# WHAT YOU SHOULD DO:
Repeat verbatim, and only, the lines of the data below, beginning at the line that contains "hold slack (ns) |" and stopping after the line that contains "0.7590 | 0.4448 |".

# DATA FOR REVIEW:

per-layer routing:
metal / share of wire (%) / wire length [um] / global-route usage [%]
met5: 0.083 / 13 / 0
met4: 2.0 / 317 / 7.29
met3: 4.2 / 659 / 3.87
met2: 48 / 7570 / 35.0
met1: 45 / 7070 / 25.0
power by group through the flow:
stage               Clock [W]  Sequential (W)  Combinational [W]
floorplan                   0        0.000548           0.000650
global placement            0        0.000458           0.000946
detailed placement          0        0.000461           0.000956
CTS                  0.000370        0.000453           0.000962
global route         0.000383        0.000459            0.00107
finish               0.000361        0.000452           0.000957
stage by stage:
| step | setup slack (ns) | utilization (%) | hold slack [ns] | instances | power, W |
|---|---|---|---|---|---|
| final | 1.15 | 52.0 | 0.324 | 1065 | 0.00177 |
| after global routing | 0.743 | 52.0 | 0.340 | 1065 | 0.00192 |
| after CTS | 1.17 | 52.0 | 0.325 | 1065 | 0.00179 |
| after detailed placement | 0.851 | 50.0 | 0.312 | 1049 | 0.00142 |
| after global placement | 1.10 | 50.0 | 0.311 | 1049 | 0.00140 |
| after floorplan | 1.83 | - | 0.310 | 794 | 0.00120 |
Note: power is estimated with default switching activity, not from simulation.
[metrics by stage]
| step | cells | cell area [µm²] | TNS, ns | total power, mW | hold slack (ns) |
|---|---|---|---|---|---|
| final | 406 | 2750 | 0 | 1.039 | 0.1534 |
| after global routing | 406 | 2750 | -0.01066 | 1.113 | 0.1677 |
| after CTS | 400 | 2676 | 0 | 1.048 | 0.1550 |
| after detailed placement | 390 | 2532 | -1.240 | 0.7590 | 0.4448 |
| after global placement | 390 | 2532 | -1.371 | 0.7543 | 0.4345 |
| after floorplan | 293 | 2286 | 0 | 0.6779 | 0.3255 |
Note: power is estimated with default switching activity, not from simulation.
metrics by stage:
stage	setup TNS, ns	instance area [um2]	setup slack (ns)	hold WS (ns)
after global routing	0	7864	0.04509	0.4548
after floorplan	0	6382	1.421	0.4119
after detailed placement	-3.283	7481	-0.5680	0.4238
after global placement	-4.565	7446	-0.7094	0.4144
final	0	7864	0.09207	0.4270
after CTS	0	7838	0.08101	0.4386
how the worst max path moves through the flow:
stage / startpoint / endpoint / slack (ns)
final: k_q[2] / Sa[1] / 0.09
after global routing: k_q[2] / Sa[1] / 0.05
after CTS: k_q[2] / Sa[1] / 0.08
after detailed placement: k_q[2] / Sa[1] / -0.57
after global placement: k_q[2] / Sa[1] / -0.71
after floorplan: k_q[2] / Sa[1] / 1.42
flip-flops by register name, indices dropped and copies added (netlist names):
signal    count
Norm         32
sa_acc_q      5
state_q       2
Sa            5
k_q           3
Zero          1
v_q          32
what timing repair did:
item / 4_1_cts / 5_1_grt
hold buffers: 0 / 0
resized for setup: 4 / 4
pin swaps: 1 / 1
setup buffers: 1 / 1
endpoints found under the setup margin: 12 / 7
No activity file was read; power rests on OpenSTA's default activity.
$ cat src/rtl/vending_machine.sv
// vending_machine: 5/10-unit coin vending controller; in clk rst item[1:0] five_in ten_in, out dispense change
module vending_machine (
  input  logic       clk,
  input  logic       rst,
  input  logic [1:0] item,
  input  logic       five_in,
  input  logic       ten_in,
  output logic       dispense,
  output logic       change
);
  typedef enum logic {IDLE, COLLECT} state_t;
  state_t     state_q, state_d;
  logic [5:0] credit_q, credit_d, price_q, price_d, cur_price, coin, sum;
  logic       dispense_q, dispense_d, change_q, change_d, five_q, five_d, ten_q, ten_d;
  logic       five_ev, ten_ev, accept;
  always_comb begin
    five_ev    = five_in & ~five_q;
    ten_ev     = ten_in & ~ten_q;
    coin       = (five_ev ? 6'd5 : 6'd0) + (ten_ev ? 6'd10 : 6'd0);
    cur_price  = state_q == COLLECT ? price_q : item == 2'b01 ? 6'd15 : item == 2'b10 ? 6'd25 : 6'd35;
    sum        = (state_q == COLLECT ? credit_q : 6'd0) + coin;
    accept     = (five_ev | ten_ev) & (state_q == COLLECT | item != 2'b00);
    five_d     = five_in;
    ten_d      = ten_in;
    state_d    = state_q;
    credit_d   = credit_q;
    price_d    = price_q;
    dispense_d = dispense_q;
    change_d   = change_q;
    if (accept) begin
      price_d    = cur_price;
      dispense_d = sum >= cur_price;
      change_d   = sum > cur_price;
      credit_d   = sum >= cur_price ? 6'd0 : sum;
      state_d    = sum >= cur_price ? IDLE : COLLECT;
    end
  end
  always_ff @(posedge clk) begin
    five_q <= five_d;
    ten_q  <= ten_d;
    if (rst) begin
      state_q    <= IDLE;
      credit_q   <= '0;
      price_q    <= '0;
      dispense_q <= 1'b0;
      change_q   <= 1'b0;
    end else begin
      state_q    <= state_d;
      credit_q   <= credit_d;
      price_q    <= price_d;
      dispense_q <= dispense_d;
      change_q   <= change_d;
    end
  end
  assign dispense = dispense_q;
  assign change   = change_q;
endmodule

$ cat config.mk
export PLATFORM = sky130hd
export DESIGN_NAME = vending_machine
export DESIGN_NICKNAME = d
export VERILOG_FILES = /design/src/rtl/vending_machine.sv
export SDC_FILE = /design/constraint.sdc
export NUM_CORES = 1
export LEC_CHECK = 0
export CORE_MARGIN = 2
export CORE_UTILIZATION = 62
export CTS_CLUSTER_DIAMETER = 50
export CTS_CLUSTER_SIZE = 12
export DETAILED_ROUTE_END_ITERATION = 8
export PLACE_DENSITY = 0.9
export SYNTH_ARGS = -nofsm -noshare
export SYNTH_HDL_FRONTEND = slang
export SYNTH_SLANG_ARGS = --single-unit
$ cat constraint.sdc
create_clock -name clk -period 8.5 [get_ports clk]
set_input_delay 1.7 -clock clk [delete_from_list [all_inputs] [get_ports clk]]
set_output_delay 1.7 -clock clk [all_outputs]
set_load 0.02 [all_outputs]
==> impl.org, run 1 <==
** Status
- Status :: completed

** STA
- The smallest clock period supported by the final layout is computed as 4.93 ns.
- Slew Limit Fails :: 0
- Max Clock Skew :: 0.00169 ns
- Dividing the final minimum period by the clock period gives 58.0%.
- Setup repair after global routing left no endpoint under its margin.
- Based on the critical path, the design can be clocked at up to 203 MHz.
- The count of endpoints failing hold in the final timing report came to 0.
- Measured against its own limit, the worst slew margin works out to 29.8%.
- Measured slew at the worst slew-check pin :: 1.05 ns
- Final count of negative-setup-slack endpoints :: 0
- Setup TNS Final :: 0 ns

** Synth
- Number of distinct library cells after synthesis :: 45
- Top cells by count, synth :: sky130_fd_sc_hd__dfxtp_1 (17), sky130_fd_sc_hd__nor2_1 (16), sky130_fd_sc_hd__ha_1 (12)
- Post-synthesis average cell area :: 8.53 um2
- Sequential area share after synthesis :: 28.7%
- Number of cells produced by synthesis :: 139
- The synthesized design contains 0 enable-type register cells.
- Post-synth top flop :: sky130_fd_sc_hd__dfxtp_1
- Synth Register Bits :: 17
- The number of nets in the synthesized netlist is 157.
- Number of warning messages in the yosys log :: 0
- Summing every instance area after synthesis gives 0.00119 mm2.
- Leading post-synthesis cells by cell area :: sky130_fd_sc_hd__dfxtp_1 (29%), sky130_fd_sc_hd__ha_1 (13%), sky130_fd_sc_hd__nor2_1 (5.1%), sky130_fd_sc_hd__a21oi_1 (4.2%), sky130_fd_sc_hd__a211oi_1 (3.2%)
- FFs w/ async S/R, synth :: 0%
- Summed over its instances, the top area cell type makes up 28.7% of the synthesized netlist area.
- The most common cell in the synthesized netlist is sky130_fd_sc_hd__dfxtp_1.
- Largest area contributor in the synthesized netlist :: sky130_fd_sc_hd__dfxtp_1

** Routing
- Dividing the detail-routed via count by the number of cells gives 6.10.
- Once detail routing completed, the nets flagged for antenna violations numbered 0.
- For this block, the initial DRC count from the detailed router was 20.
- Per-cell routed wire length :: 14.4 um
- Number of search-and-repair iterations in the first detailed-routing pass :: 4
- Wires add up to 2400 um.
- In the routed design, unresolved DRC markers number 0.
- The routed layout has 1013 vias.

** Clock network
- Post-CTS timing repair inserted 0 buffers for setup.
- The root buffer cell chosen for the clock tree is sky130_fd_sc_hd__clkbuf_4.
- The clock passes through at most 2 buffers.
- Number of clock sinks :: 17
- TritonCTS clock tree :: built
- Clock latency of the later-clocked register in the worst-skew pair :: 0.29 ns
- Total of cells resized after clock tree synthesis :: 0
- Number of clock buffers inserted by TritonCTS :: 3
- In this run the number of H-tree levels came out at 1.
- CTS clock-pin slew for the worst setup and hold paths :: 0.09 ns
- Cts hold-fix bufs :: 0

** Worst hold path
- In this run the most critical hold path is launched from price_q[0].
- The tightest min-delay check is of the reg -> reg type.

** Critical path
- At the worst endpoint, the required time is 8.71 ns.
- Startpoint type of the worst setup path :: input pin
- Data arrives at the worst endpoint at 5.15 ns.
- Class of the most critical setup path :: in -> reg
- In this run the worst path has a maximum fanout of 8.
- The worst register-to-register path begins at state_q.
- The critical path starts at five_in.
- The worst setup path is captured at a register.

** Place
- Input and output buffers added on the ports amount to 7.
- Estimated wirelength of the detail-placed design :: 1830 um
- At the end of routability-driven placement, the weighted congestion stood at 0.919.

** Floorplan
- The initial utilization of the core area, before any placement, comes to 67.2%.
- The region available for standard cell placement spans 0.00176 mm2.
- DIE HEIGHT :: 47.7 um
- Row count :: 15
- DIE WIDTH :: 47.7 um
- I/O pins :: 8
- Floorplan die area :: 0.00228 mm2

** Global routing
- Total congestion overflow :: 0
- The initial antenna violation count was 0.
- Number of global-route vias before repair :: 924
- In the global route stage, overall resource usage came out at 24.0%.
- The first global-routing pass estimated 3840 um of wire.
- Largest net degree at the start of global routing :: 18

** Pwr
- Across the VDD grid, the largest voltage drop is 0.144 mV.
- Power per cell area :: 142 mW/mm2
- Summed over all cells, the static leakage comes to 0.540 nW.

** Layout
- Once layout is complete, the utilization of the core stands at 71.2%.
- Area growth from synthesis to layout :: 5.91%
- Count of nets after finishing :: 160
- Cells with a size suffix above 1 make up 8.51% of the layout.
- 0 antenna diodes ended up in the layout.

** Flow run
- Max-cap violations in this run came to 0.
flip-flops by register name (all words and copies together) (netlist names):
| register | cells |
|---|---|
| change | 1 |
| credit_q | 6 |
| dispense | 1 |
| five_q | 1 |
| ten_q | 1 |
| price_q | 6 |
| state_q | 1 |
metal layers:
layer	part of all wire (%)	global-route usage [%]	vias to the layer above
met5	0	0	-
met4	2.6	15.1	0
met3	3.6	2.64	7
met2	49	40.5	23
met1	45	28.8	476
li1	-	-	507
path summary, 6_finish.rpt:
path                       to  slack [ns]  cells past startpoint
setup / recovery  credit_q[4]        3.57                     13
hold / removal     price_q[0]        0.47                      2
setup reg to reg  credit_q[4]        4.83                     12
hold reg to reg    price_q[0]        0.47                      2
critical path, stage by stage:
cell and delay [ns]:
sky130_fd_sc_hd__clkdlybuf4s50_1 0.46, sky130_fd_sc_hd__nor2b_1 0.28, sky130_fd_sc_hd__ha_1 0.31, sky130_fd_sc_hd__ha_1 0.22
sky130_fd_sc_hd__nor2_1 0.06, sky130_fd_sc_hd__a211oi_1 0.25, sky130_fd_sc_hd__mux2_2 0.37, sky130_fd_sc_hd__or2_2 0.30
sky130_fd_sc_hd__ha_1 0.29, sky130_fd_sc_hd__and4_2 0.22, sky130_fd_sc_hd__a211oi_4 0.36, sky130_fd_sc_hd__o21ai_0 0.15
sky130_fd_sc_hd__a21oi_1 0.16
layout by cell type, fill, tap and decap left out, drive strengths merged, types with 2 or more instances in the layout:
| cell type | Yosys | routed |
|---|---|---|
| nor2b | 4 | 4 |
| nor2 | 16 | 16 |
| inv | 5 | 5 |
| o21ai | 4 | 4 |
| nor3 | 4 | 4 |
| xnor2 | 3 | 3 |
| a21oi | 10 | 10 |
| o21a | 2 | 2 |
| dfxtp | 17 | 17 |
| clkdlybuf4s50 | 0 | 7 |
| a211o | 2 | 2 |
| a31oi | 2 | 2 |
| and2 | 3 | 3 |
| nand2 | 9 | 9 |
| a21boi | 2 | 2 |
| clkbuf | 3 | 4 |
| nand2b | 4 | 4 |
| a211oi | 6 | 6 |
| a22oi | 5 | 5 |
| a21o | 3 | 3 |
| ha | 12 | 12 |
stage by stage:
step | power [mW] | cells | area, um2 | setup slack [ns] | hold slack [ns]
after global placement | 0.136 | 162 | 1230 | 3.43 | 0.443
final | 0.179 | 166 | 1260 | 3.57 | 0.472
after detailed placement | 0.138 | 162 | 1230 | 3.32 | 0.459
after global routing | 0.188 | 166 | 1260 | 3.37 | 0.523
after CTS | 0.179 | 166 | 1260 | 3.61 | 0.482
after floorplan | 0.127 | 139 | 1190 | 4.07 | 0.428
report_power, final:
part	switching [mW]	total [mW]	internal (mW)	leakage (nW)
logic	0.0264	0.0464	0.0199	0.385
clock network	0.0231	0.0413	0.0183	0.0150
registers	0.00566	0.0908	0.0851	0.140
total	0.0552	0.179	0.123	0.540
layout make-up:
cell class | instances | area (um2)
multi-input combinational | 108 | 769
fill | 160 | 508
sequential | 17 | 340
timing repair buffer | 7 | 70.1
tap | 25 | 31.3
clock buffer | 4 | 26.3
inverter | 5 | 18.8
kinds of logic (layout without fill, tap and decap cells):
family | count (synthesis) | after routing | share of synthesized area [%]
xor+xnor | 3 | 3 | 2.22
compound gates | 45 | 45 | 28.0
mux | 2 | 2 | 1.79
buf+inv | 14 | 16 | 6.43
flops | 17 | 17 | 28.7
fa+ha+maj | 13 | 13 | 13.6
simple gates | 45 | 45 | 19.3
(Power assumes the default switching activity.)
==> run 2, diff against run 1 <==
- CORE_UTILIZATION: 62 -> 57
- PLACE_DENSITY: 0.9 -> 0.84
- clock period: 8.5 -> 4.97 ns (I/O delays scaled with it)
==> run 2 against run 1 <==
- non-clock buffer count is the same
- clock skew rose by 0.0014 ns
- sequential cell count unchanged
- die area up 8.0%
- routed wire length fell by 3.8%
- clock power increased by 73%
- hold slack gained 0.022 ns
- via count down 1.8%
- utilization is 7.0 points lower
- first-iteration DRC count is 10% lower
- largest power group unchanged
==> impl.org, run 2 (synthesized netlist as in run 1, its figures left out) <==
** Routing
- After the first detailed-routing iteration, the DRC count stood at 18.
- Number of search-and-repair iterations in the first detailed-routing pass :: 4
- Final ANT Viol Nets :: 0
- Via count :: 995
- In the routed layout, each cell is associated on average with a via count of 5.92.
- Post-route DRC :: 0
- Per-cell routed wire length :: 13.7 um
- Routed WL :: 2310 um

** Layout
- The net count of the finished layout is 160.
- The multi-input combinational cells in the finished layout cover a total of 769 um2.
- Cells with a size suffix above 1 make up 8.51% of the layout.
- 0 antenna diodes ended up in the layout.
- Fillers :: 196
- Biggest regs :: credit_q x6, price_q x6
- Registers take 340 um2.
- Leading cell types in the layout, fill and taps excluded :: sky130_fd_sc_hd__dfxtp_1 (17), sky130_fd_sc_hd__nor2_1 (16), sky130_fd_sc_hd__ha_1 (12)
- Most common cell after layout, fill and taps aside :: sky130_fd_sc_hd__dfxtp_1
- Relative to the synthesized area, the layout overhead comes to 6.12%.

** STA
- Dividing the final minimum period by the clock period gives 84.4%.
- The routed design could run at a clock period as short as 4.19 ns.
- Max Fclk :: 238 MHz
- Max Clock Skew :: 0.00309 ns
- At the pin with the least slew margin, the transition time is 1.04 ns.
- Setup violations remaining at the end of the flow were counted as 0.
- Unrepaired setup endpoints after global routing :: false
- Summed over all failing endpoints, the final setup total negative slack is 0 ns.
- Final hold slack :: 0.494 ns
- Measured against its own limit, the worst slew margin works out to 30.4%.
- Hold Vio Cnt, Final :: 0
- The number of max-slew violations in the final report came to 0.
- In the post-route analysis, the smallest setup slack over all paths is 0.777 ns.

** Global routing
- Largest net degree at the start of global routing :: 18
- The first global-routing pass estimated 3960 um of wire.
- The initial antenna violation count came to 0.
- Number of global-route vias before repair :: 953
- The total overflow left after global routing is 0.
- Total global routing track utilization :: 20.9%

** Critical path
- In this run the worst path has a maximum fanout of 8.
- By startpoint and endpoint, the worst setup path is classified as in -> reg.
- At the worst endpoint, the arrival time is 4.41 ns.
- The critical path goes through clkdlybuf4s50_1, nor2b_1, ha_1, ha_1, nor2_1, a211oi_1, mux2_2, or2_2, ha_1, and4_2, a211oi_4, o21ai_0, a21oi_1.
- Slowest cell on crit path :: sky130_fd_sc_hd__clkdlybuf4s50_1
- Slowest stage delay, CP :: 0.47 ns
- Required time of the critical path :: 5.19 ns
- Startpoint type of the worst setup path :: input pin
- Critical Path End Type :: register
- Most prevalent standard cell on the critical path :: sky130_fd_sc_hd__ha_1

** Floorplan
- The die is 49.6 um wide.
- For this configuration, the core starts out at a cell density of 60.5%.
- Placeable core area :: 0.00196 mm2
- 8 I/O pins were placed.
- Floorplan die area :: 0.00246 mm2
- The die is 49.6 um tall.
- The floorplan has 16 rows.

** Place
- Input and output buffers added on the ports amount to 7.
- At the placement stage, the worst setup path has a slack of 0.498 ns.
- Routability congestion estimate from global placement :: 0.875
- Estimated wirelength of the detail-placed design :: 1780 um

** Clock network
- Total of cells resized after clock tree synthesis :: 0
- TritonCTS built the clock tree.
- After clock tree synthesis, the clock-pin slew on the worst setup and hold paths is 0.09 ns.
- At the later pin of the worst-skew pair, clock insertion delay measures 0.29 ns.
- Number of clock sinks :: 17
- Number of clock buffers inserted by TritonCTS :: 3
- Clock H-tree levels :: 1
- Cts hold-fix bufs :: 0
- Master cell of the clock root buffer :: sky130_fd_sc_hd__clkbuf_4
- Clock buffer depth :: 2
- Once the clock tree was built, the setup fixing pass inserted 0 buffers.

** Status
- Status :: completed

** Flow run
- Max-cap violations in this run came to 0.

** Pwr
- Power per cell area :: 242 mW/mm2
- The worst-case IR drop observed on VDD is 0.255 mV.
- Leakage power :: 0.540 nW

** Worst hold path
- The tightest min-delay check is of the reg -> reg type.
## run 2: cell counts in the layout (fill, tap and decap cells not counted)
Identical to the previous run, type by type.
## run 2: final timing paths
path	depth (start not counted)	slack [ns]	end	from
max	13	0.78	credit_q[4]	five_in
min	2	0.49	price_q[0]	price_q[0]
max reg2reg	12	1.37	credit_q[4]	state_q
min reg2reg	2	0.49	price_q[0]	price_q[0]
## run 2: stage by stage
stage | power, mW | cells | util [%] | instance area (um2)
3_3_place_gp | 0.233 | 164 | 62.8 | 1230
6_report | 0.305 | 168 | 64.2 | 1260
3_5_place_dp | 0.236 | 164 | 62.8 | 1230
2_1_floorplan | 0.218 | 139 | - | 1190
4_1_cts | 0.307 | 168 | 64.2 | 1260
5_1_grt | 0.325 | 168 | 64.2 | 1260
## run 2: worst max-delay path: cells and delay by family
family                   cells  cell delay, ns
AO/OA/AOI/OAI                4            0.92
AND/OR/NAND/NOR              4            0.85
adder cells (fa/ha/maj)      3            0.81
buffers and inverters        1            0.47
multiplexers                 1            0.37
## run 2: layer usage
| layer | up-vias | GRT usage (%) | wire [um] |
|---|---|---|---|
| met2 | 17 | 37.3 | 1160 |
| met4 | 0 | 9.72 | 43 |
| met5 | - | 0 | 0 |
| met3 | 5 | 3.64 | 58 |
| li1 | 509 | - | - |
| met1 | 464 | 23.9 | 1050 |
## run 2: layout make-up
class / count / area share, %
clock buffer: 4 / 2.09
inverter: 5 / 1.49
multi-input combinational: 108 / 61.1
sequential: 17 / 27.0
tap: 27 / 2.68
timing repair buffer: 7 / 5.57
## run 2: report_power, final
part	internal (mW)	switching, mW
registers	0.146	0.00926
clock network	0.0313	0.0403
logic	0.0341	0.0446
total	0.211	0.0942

# ANSWER SPACE:
| step | cells | cell area [µm²] | TNS, ns | total power, mW | hold slack (ns) |
|---|---|---|---|---|---|
| final | 406 | 2750 | 0 | 1.039 | 0.1534 |
| after global routing | 406 | 2750 | -0.01066 | 1.113 | 0.1677 |
| after CTS | 400 | 2676 | 0 | 1.048 | 0.1550 |
| after detailed placement | 390 | 2532 | -1.240 | 0.7590 | 0.4448 |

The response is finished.